Problem to solve: Below are some records. Return exactly the lines from the one containing "after global routing" through the one containing "max: PC[20] / FindinBTB / 3.10", both included, and only those.

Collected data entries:

****************

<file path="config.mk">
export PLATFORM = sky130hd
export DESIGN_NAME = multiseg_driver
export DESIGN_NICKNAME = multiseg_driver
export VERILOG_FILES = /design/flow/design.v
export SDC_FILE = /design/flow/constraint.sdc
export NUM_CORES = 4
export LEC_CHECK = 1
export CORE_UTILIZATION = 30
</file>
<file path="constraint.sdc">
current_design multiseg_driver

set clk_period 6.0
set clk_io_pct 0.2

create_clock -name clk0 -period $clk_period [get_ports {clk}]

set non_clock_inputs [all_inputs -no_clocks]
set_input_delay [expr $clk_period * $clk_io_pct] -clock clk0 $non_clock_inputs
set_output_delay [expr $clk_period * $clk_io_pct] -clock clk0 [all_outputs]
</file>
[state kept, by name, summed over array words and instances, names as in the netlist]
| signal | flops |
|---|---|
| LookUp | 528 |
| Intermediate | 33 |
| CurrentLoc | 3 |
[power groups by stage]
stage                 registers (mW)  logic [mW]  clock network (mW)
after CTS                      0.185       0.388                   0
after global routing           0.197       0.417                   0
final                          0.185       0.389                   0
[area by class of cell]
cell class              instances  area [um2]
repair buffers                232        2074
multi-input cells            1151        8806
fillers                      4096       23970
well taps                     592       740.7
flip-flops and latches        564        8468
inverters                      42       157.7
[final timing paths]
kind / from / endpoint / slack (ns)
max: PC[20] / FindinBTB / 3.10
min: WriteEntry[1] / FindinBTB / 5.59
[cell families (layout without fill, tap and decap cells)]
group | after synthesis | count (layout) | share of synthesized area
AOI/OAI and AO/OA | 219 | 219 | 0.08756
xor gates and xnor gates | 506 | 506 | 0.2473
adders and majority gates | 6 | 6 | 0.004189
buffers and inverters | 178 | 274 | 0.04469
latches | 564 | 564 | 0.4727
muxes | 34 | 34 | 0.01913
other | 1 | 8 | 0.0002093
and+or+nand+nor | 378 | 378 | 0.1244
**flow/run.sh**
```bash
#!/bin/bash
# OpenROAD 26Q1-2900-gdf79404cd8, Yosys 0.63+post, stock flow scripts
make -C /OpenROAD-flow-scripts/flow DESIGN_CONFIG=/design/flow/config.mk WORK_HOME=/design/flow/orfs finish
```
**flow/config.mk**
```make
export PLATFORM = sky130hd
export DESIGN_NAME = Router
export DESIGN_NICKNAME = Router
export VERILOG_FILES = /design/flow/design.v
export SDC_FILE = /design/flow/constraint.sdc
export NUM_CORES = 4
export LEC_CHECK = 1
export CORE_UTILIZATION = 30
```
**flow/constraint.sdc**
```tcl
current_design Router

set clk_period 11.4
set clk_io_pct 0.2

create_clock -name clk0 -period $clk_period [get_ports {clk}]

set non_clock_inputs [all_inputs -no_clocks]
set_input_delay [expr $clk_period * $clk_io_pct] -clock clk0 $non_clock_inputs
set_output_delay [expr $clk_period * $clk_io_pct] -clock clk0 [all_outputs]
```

****************

Completed task:
after global routing           0.197       0.417                   0
final                          0.185       0.389                   0
[area by class of cell]
cell class              instances  area [um2]
repair buffers                232        2074
multi-input cells            1151        8806
fillers                      4096       23970
well taps                     592       740.7
flip-flops and latches        564        8468
inverters                      42       157.7
[final timing paths]
kind / from / endpoint / slack (ns)
max: PC[20] / FindinBTB / 3.10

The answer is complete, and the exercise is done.